San-nakji (산낙지) is a variety of hoe (raw dish) made with long arm octopus (Octopus minor), a small octopus species called nakji in Korean and is sometimes translated into "baby octopus" due to its relatively small size compared to the giant octopus (Enteroctopus dofleini).[1] The octopuses are most commonly killed before being cut into small pieces and served, with the nerve activity in the octopus' tentacles making the pieces move posthumously on the plate whilst served.[2][3][4] The octopus' highly complex nervous system, with two-third of its neurons localised in the nerve cords of its arms, lets the octopus show a variety of reflex actions that persist even when they have no input from the brain.[5][6] Less commonly, a live octopus is eaten whole.[7] The dish is sprinkled with sesame oil and toasted sesame seeds.[8]

Eating[edit]

Because the suction cups on the arm pieces are still active when the dish is served, special care should be taken when eating sannakji.

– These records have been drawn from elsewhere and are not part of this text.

## config.mk

```make
export PLATFORM = sky130hd
export DESIGN_NAME = ihp_ctrl
export DESIGN_NICKNAME = d
export VERILOG_FILES = /design/src/sv/indexed_max_heap_top_assert.svh /design/src/sv/ihp_pkg.sv /design/src/sv/ihp_ctrl.sv
export SDC_FILE = /design/constraint.sdc
export NUM_CORES = 1
export LEC_CHECK = 0
export BUFFER_PORTS_ARGS = -buffer_cell sky130_fd_sc_hd__buf_4
export CAP_MARGIN = 40
export CORE_UTILIZATION = 30
export CTS_CLUSTER_DIAMETER = 120
export DETAILED_ROUTE_END_ITERATION = 16
export HOLD_SLACK_MARGIN = 0.15
export PLACE_DENSITY = 0.5
export SYNTH_ARGS = -nofsm -noshare
export SYNTH_HDL_FRONTEND = slang
export SYNTH_SLANG_ARGS = --single-unit
```

## constraint.sdc

```tcl
create_clock -name clk_i -period 1.85 [get_ports clk_i]
set_clock_uncertainty 0.05 [all_clocks]
set_input_delay 0.37 -clock clk_i [delete_from_list [all_inputs] [get_ports clk_i]]
set_output_delay 0.37 -clock clk_i [all_outputs]
set_load 0.01 [all_outputs]
```
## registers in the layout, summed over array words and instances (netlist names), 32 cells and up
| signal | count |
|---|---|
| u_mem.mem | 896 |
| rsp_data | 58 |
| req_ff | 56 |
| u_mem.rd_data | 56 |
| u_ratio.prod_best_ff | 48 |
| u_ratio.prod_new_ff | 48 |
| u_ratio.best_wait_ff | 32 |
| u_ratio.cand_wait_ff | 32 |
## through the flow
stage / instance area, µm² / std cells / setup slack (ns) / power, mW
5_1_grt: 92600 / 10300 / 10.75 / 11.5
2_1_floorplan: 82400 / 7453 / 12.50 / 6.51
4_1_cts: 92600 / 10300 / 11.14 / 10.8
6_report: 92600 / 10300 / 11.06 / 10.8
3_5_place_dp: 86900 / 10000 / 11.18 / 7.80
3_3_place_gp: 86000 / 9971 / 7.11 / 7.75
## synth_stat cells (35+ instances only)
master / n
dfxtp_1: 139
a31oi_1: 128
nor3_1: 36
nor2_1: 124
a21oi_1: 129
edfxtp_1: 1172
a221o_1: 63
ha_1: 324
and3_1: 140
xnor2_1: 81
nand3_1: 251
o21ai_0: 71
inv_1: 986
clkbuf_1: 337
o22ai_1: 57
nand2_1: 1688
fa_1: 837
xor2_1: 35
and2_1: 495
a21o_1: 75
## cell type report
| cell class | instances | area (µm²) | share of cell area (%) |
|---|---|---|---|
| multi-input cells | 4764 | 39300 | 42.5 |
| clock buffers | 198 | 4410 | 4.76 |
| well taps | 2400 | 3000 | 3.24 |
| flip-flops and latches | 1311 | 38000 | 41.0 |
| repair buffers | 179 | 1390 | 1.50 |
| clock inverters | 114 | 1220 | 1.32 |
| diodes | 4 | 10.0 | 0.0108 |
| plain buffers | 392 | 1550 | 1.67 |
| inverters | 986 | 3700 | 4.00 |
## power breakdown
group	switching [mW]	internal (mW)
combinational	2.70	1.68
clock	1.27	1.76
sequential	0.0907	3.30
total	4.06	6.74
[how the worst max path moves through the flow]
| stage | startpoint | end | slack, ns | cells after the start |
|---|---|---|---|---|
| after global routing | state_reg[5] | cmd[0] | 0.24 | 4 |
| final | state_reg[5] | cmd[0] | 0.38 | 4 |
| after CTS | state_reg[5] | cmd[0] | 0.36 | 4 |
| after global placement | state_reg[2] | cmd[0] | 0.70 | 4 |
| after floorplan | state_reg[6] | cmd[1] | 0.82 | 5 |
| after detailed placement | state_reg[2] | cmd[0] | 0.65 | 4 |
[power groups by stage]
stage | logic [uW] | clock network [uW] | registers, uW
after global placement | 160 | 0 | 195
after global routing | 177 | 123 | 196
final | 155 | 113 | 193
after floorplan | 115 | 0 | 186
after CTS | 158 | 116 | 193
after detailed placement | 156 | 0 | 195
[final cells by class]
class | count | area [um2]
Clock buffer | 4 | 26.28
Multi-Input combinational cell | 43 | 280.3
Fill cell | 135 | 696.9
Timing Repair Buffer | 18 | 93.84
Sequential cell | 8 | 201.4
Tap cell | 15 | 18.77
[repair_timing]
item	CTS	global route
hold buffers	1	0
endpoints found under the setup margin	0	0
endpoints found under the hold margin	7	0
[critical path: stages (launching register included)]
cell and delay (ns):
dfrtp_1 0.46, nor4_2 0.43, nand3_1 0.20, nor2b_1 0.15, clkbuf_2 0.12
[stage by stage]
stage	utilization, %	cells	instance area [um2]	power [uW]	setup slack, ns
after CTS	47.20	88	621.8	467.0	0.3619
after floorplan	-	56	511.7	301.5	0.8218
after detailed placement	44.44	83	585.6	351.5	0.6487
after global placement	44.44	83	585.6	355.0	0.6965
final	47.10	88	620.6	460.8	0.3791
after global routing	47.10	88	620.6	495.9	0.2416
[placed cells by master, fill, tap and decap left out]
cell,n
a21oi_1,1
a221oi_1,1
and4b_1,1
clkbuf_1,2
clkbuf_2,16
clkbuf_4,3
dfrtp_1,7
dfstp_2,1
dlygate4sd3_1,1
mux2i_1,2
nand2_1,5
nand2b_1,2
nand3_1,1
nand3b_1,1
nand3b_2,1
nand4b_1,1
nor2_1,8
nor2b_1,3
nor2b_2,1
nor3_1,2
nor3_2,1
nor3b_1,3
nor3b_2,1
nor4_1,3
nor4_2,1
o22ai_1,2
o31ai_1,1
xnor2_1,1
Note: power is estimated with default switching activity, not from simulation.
**src/design/gqdp_fifo.sv**
```systemverilog
// Small register queue with registered pointers and a fill count.
module gqdp_fifo #(
	parameter int WIDTH = 8,
	parameter int AW    = 2
) (
	input  logic             clk,
	input  logic             arst_n,
	input  logic             push,
	input  logic [WIDTH-1:0] wdata,
	output logic             full,
	input  logic             pop,
	output logic [WIDTH-1:0] rdata,
	output logic             empty
);

	localparam int DEPTH = 1 << AW;

	logic [WIDTH-1:0] mem_q [DEPTH];
	logic [AW-1:0]    wr_ptr_q;
	logic [AW-1:0]    rd_ptr_q;
	logic [AW:0]      count_q;
	logic             do_push;
	logic             do_pop;

	assign full    = (count_q == (AW + 1)'(DEPTH));
	assign empty   = (count_q == '0);
	assign do_push = push && !full;
	assign do_pop  = pop && !empty;
	assign rdata   = mem_q[rd_ptr_q];

	always_ff @(posedge clk) begin
		if (do_push) begin
			mem_q[wr_ptr_q] <= wdata;
		end
	end

	always_ff @(posedge clk or negedge arst_n) begin
		if (!arst_n) begin
			wr_ptr_q <= '0;
			rd_ptr_q <= '0;
			count_q  <= '0;
		end else begin
			if (do_push) begin
				wr_ptr_q <= wr_ptr_q + 1'b1;
			end
			if (do_pop) begin
				rd_ptr_q <= rd_ptr_q + 1'b1;
			end
			if (do_push && !do_pop) begin
				count_q <= count_q + 1'b1;
			end else if (do_pop && !do_push) begin
				count_q <= count_q - 1'b1;
			end
		end
	end

endmodule

```
### src/design/gqdp_pkg.sv
// Shared widths, defaults, register codes and helpers for the group quantized dot product.
package gqdp_pkg;

	localparam int VALUE_W          = 8;
	localparam int SCALE_W          = 32;
	localparam int FRAC_BITS        = 30;
	localparam int PROD_SCALE_W     = 2 * SCALE_W;
	localparam int SCALE_Q_W        = PROD_SCALE_W - FRAC_BITS;
	localparam int SUM_W            = 64;
	localparam int INDEX_W          = 18;

	localparam int GROUP_SIZE_W     = 9;
	localparam int GROUPS_PER_ROW_W = 11;
	localparam int CFG_INDEX_W      = 1;
	localparam int CFG_DATA_W       = 11;

	localparam logic [GROUP_SIZE_W-1:0]     GROUP_SIZE_RESET     = 9'd64;
	localparam logic [GROUPS_PER_ROW_W-1:0] GROUPS_PER_ROW_RESET = 11'd64;

	localparam int DEF_MAX_GROUP_SIZE     = 256;
	localparam int DEF_MAX_GROUPS_PER_ROW = 1024;
	localparam int DEF_MAX_ROWS           = 262144;

	localparam int QUEUE_AW = 2;

	typedef enum logic [CFG_INDEX_W-1:0] {
		REG_GROUP_SIZE     = 1'b0,
		REG_GROUPS_PER_ROW = 1'b1
	} cfg_reg_t;

	// A product of two int8 values has magnitude at most 2^14, so a group of
	// max_gs elements needs 16 + clog2(max_gs) signed bits.
	function automatic int gacc_width(input int max_gs);
		return 2 * VALUE_W + $clog2(max_gs);
	endfunction

	function automatic int count_width(input int max_count);
		return (max_count > 1) ? $clog2(max_count) : 1;
	endfunction

endpackage

### src/design/gqdp_back.sv
// Back end: scale product, scaled group term and saturating row accumulation.
module gqdp_back
	import gqdp_pkg::*;
#(
	parameter int MAX_ROWS = DEF_MAX_ROWS,
	parameter int GACC_W   = gacc_width(DEF_MAX_GROUP_SIZE)
) (
	input  logic                     clk,
	input  logic                     arst_n,
	input  logic                     q_valid,
	input  logic signed [GACC_W-1:0] q_gacc,
	input  logic [SCALE_W-1:0]       q_act_scale,
	input  logic [SCALE_W-1:0]       q_weight_scale,
	input  logic                     q_row_last,
	output logic                     q_pop,
	input  logic                     res_full,
	output logic                     res_push,
	output logic signed [SUM_W-1:0]  res_row_sum,
	output logic [INDEX_W-1:0]       res_row_index
);

	localparam int ABS_W = GACC_W - 1;
	localparam int MAG_W = ABS_W + SCALE_Q_W;
	localparam int RW    = count_width(MAX_ROWS);

	logic                     v_s1;
	logic signed [GACC_W-1:0] gacc_s1;
	logic [SCALE_W-1:0]       act_scale_s1;
	logic [SCALE_W-1:0]       weight_scale_s1;
	logic                     last_s1;

	logic                     v_s2;
	logic [PROD_SCALE_W-1:0]  prod_s2;
	logic [ABS_W-1:0]         abs_s2;
	logic                     neg_s2;
	logic                     last_s2;

	logic                     v_s3;
	logic [MAG_W-1:0]         mag_s3;
	logic                     neg_s3;
	logic                     last_s3;

	logic signed [SUM_W-1:0]  row_acc_q;
	logic [RW-1:0]            row_cnt_q;

	logic                     advance;
	logic signed [GACC_W-1:0] gacc_neg;
	logic [ABS_W-1:0]         gacc_abs;
	logic [PROD_SCALE_W-1:0]  scale_prod;
	logic [SCALE_Q_W-1:0]     scale_q;
	logic [MAG_W-1:0]         mag;
	logic signed [SUM_W-1:0]  term;
	logic signed [SUM_W:0]    sum_wide;
	logic signed [SUM_W-1:0]  sum_sat;

	// The whole pipeline holds only when a finished row cannot enter the result queue.
	assign advance = !(v_s3 && last_s3 && res_full);
	assign q_pop   = q_valid && advance;

	assign gacc_neg   = -gacc_s1;
	assign gacc_abs   = gacc_s1[GACC_W-1] ? gacc_neg[ABS_W-1:0] : gacc_s1[ABS_W-1:0];
	assign scale_prod = act_scale_s1 * weight_scale_s1;
	assign scale_q    = prod_s2[PROD_SCALE_W-1:FRAC_BITS];
	assign mag        = MAG_W'(abs_s2) * MAG_W'(scale_q);

	always_comb begin
		term     = neg_s3 ? -SUM_W'(mag_s3) : SUM_W'(mag_s3);
		sum_wide = {row_acc_q[SUM_W-1], row_acc_q} + {term[SUM_W-1], term};
		if (sum_wide[SUM_W] != sum_wide[SUM_W-1]) begin
			sum_sat = sum_wide[SUM_W] ? {1'b1, {(SUM_W - 1){1'b0}}}
				: {1'b0, {(SUM_W - 1){1'b1}}};
		end else begin
			sum_sat = sum_wide[SUM_W-1:0];
		end
	end

	assign res_push      = v_s3 && last_s3 && advance;
	assign res_row_sum   = sum_sat;
	assign res_row_index = INDEX_W'(row_cnt_q);

	always_ff @(posedge clk or negedge arst_n) begin
		if (!arst_n) begin
			v_s1 <= 1'b0;
			v_s2 <= 1'b0;
			v_s3 <= 1'b0;
		end else if (advance) begin
			v_s1 <= q_pop;
			v_s2 <= v_s1;
			v_s3 <= v_s2;
		end
	end

	always_ff @(posedge clk) begin
		if (advance) begin
			gacc_s1         <= q_gacc;
			act_scale_s1    <= q_act_scale;
			weight_scale_s1 <= q_weight_scale;
			last_s1         <= q_row_last;
			prod_s2         <= scale_prod;
			abs_s2          <= gacc_abs;
			neg_s2          <= gacc_s1[GACC_W-1];
			last_s2         <= last_s1;
			mag_s3          <= mag;
			neg_s3          <= neg_s2;
			last_s3         <= last_s2;
		end
	end

	always_ff @(posedge clk or negedge arst_n) begin
		if (!arst_n) begin
			row_acc_q <= '0;
			row_cnt_q <= '0;
		end else if (v_s3 && advance) begin
			if (last_s3) begin
				row_acc_q <= '0;
				if (row_cnt_q == RW'(MAX_ROWS - 1)) begin
					row_cnt_q <= '0;
				end else begin
					row_cnt_q <= RW'(row_cnt_q + 1'b1);
				end
			end else begin
				row_acc_q <= sum_sat;
			end
		end
	end

endmodule

### config.mk
export PLATFORM = sky130hd
export DESIGN_NAME = gqdp_back
export DESIGN_NICKNAME = d
export VERILOG_FILES = /design/src/design/gqdp_pkg.sv /design/src/design/gqdp_back.sv
export SDC_FILE = /design/constraint.sdc
export NUM_CORES = 2
export LEC_CHECK = 0
export ABC_AREA = 1
export BUFFER_PORTS_ARGS = -buffer_cell sky130_fd_sc_hd__buf_2
export CORE_ASPECT_RATIO = 1.25
export CORE_MARGIN = 2
export CORE_UTILIZATION = 40
export CTS_BUF_LIST = sky130_fd_sc_hd__clkbuf_2
export DETAILED_ROUTE_END_ITERATION = 16
export GPL_TIMING_DRIVEN = 0
export PLACE_DENSITY_LB_ADDON = 0.15
export SLEW_MARGIN = 20
export SYNTH_ARGS = -nofsm -noshare
export SYNTH_HDL_FRONTEND = slang
export SYNTH_SLANG_ARGS = --single-unit
export TNS_END_PERCENT = 20
### constraint.sdc
create_clock -name clk -period 9.3 [get_ports clk]
set_input_delay 0.93 -clock clk [delete_from_list [all_inputs] [get_ports clk]]
set_output_delay 0.93 -clock clk [all_outputs]
set_load 0.02 [all_outputs]
==> results.ini <==
[run_status]
status = finished, final reports clean

[global_route]
grt_remaining_overflow = 0
grtUsageTotal_pct = 32.3
grt_pass1_vias = 69700
grt_pass1_wl_mm = 457
grt_max_degree = 71
antenna_found_initial = 8

[place]
gp_congestion = 1.01
port_buffers = 176
dp_cells = 12700
dpl.hpwl_mm = 268

[critical_path]
path_delay_family = adder cells
worst_path_largest_cell_delay_ns = 0.96
crit_arrival_ns = 10.15
worst_r2r_endpoint = prod_s2[44]
cp_max_fo = 10
crit_type = reg2reg
crit_path_start_kind = register
cpMostUsedCell = fa_1
required_ns = 10.50
r2r-start = weight_scale_s1[9]
rr_worst_depth = 23
r2r_slack_ns = 0.34
crit_chain = clkbuf_1, nand2_1, inv_1, fa_1, fa_1, inv_1, fa_1, fa_1, inv_1, fa_1, fa_1, fa_1, fa_1, ha_1, nand2_1, nor2_1, inv_1, nor2_1, inv_1, nor4_1, nand3_1, nand3_1, xor2_1
critical-path-slowest-cell = clkbuf_1
crit_buf_inv = 6
critical_path.endpoint_type = register

[clocking]
cts.sinks = 292
ctsResizeCount = 0
clockRootBuffer = clkbuf_2
cts_tree = done
clockBufferDepth = 3
post-cts-setup-buffer-count = 0
clock_latency_ns = 1.64
h-tree-depth = 3
numCtsBuffers = 89
path_clk_slew_ns = 0.10

[routing]
first_iter_violations = 4848
vias = 65900
vias_per_cell = 5.04
wl_per_cell_um = 24.0
drc_errors = 0
antenna_left = 0
firstDrtPassIters = 6
routed_wl_mm = 315

[timing]
finClkSkew_ns = 0.212
slew_violations = 0
final_hold_viol_count = 0
rsz0062_at_grt = false
finalSetupViolCount = 0
finalCriticalPeriod_ns = 8.96
relSlewSlack_pct = 12.0
worst_pin_slew_ns = 1.32
max_freq_mhz = 112
period_share_pct = 96.3
fin_tns_setup_ns = 0

[die]
start_util_pct = 40.3
io_pins = 177
fp-row-count = 180
die_x_um = 398
dieArea_um2 = 198000
die_y_um = 496
coreArea_um2 = 193000

[synthesis]
async_flop_share_pct = 29.1
synth_ff_type = edfxtp_1
syn_avg_cell_area_um2 = 7.76
synthesis.nets = 12200
synthCells = 10000
synth-seq-cells = 292
yosysWarnings = 0
yosysSeqAreaShare_pct = 10.7
synth-edff-count = 207
synth_cell_types = 57
syn_area_um2 = 77600

[final_layout]
final_common_cell = inv_1
mostFrequentLayoutCells = inv_1, nand2_1, fa_1
syn_to_final_growth_pct = 9.02
drive_gt1_share_pct = 4.64
nNetsFinal = 12600
stdcell_count = 13100

[min_path]
hp-class = reg2reg
whs_path_depth = 0
min_from = last_s2
hold_end = last_s3

[run]
maxCapViolCount = 0

-- area by class of cell --
| class | instances | area (um2) |
|---|---|---|
| Fill cell | 20000 | 108000 |
| Sequential cell | 292 | 8340 |
| Timing Repair Buffer | 368 | 2910 |
| Antenna cell | 9 | 22.5 |
| Clock inverter | 35 | 195 |
| Buffer | 384 | 1580 |
| Tap cell | 2548 | 3190 |
| Multi-Input combinational cell | 6444 | 56900 |
| Clock buffer | 125 | 626 |
| Inverter | 2880 | 10800 |
-- cell families after synthesis --
| logic type | after synthesis | synth area share, % |
|---|---|---|
| simple gates | 3636 | 18.5 |
| buf+inv | 3264 | 15.9 |
| fa+ha+maj | 2075 | 48.6 |
| compound gates | 534 | 4.03 |
| flops | 292 | 10.7 |
| xor+xnor | 199 | 2.25 |
-- registers in the layout, indices dropped and copies added (netlist names), 18 cells and up --
register,flops
prod_s2,34
row_acc_q,64
act_scale_s1,32
res_row_index,18
gacc_s1,24
mag_s3,57
abs_s2,23
weight_scale_s1,32
-- worst reg2reg max path: cells and delay by family (launching register included) --
kind                     cells  cell delay [ns]
adder cells (fa/ha/maj)      9             4.66
AND/OR/NAND/NOR              7             1.58
buffers and inverters        6             1.48
XOR/XNOR                     1             0.41
flip-flops                   1             0.46
-- worst max path at each step --
stage | startpoint | endpoint | cells past startpoint
after floorplan | act_scale_s1[26] | prod_s2[51] | 26
after global placement | act_scale_s1[31] | prod_s2[55] | 26
after detailed placement | weight_scale_s1[25] | prod_s2[55] | 24
after CTS | act_scale_s1[19] | prod_s2[51] | 24
after global routing | weight_scale_s1[9] | prod_s2[51] | 24
final | weight_scale_s1[9] | prod_s2[44] | 23
-- synthesized netlist by cell type (8+ instances only) --
master,count,area share [%]
xor2_1,126,1.4
buf_2,12,0.077
nor4_1,8,0.064
a31oi_1,33,0.27
nand3b_1,11,0.11
a21oi_1,221,1.4
nand4_1,30,0.24
nor2_2,10,0.081
o21a_1,13,0.13
buf_6,11,0.16
nor2_1,439,2.1
o21ai_0,135,0.87
xnor2_1,73,0.82
and3_1,13,0.10
fa_1,1565,40
o211ai_1,11,0.11
a21boi_0,11,0.11
nand2_2,43,0.35
nor3_1,67,0.43
nand2_1,2854,14
edfxtp_1,207,8.0
o21bai_1,35,0.34
inv_1,2876,14
dfrtp_1,85,2.7
nand3_1,137,0.88
clkbuf_1,359,1.7
o21ai_2,24,0.27
a21o_1,22,0.21
ha_1,510,8.2
-- stage by stage --
stage	worst slack (ns)	hold slack [ns]	util (%)	area [um2]
after global placement	0.341	0.402	42.4	81700
after floorplan	2.78	0.400	-	77600
after global routing	0.162	0.425	43.9	84600
final	0.345	0.341	43.9	84600
after CTS	0.480	0.330	43.9	84600
after detailed placement	0.584	0.408	42.5	81900
-- layer usage --
layer  wire, um  vias up  global-route usage [%]
met4      29500        0                    24.9
met5          0        -                       0
li1           -    29600                       -
met2     155000     2503                    56.5
met3      18100      891                    4.26
met1     112000    33000                    35.6
-- timing repair --
item / in CTS / in global routing
endpoints found under the hold margin: 197 / 0
hold buffers: 184 / 0
setup endpoints to repair: 0 / 0
Power is not shown: default switching activity piles up to over one toggle a cycle in this logic, so the estimate is an artifact.
--- src/design/gqdp_front.sv ---
// Front end: configuration registers, element and group counting, exact group sums.
module gqdp_front
	import gqdp_pkg::*;
#(
	parameter int MAX_GROUP_SIZE     = DEF_MAX_GROUP_SIZE,
	parameter int MAX_GROUPS_PER_ROW = DEF_MAX_GROUPS_PER_ROW,
	parameter int GACC_W             = gacc_width(DEF_MAX_GROUP_SIZE)
) (
	input  logic                     clk,
	input  logic                     arst_n,
	input  logic                     cfg_write,
	input  logic [CFG_INDEX_W-1:0]   cfg_index,
	input  logic [CFG_DATA_W-1:0]    cfg_data,
	input  logic                     push,
	input  logic signed [VALUE_W-1:0] act_value,
	input  logic signed [VALUE_W-1:0] weight_value,
	input  logic [SCALE_W-1:0]       act_scale,
	input  logic [SCALE_W-1:0]       weight_scale,
	input  logic                     q_full,
	output logic                     q_push,
	output logic signed [GACC_W-1:0] q_gacc,
	output logic [SCALE_W-1:0]       q_act_scale,
	output logic [SCALE_W-1:0]       q_weight_scale,
	output logic                     q_row_last
);

	localparam int EW   = count_width(MAX_GROUP_SIZE);
	localparam int GSW  = $clog2(MAX_GROUP_SIZE + 1);
	localparam int GCW  = (GSW > GROUP_SIZE_W) ? GSW : GROUP_SIZE_W;
	localparam int GW   = count_width(MAX_GROUPS_PER_ROW);
	localparam int GPSW = $clog2(MAX_GROUPS_PER_ROW + 1);
	localparam int GPCW = (GPSW > GROUPS_PER_ROW_W) ? GPSW : GROUPS_PER_ROW_W;

	logic [GROUP_SIZE_W-1:0]     group_size_q;
	logic [GROUPS_PER_ROW_W-1:0] groups_per_row_q;
	logic [EW-1:0]               elem_cnt_q;
	logic [GW-1:0]               group_cnt_q;
	logic signed [GACC_W-1:0]    gacc_q;

	logic [GCW-1:0]              gs_ext;
	logic [GCW-1:0]              gs_eff;
	logic [GPCW-1:0]             gpr_ext;
	logic [GPCW-1:0]             gpr_eff;
	logic                        accept;
	logic                        last_elem;
	logic                        last_group;
	logic signed [2*VALUE_W-1:0] prod;
	logic signed [GACC_W-1:0]    gacc_next;

	// Out-of-range settings act as the nearest legal value.
	always_comb begin
		gs_ext = GCW'(group_size_q);
		if (gs_ext == '0) begin
			gs_eff = GCW'(1);
		end else if (gs_ext > GCW'(MAX_GROUP_SIZE)) begin
			gs_eff = GCW'(MAX_GROUP_SIZE);
		end else begin
			gs_eff = gs_ext;
		end
		gpr_ext = GPCW'(groups_per_row_q);
		if (gpr_ext == '0) begin
			gpr_eff = GPCW'(1);
		end else if (gpr_ext > GPCW'(MAX_GROUPS_PER_ROW)) begin
			gpr_eff = GPCW'(MAX_GROUPS_PER_ROW);
		end else begin
			gpr_eff = gpr_ext;
		end
	end

	assign accept     = push && !q_full;
	assign last_elem  = (GCW'(elem_cnt_q) + GCW'(1)) >= gs_eff;
	assign last_group = (GPCW'(group_cnt_q) + GPCW'(1)) >= gpr_eff;
	assign prod       = act_value * weight_value;
	assign gacc_next  = gacc_q + GACC_W'(prod);

	assign q_push         = accept && last_elem;
	assign q_gacc         = gacc_next;
	assign q_act_scale    = act_scale;
	assign q_weight_scale = weight_scale;
	assign q_row_last     = last_group;

	always_ff @(posedge clk or negedge arst_n) begin
		if (!arst_n) begin
			group_size_q     <= GROUP_SIZE_RESET;
			groups_per_row_q <= GROUPS_PER_ROW_RESET;
		end else if (cfg_write) begin
			case (cfg_reg_t'(cfg_index))
				REG_GROUP_SIZE: begin
					group_size_q <= cfg_data[GROUP_SIZE_W-1:0];
				end
				REG_GROUPS_PER_ROW: begin
					groups_per_row_q <= cfg_data[GROUPS_PER_ROW_W-1:0];
				end
				default: begin
				end
			endcase
		end
	end

	always_ff @(posedge clk or negedge arst_n) begin
		if (!arst_n) begin
			elem_cnt_q  <= '0;
			group_cnt_q <= '0;
			gacc_q      <= '0;
		end else if (accept) begin
			if (last_elem) begin
				elem_cnt_q <= '0;
				gacc_q     <= '0;
				if (last_group) begin
					group_cnt_q <= '0;
				end else begin
					group_cnt_q <= GW'(group_cnt_q + 1'b1);
				end
			end else begin
				elem_cnt_q <= EW'(elem_cnt_q + 1'b1);
				gacc_q     <= gacc_next;
			end
		end
	end

endmodule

The active suction cups can cause swallowed pieces of arm to stick to the mouth or throat.[9] This can also present a choking hazard for some people, particularly if they are intoxicated.

Language difference[edit]

Vocabularies in the two Koreas differ on nakji: South Koreans call Octopus minor, a small kind of octopus (often mistranslated as "baby octopus") nakji, while North Koreans call a squid nakji (nakchi in McCune–Reischauer romanization).

Prevalence[edit]

Sannakji is served in Korean restaurants that serve sliced raw fish, but it also can be found at bars as a snack to accompany alcoholic beverages, such as soju.

Health hazard[edit]

Consumming sannakji is potentially dangerous due to choking hazard. Because the cephalopod's limbs contain neurons, the extremities continue to move and the suction cups along its tentacles maintain their gripping power that might attach to one's throat, even after getting detached from the body and dosed with sesame oil.[10] Several incidents of choking on Sannakji have been reported, such as a 2008 incident in Gwangju.[11]

See also[edit]

References[edit]

  1. ^ "san-nakji" 산낙지. Standard Korean Language Dictionary (in Korean). National Institute of Korean Language. Retrieved 22 February 2017. 
  2. ^ Rosen, Daniel Edward (4 May 2010). "Korean restaurant's live Octopus dish has animal rights activists squirming". New York Daily News. Retrieved 3 June 2017. 
  3. ^ Han, Jane (14 May 2010). "Clash of culture? Sannakji angers US animal activists". The Korea Times. Retrieved 4 June 2017. 
  4. ^ Compton, Natalie B. (17 June 2016). "Eating a Live Octopus Wasn't Nearly as Difficult As It Sounds". Munchies. VICE. Retrieved 4 June 2017.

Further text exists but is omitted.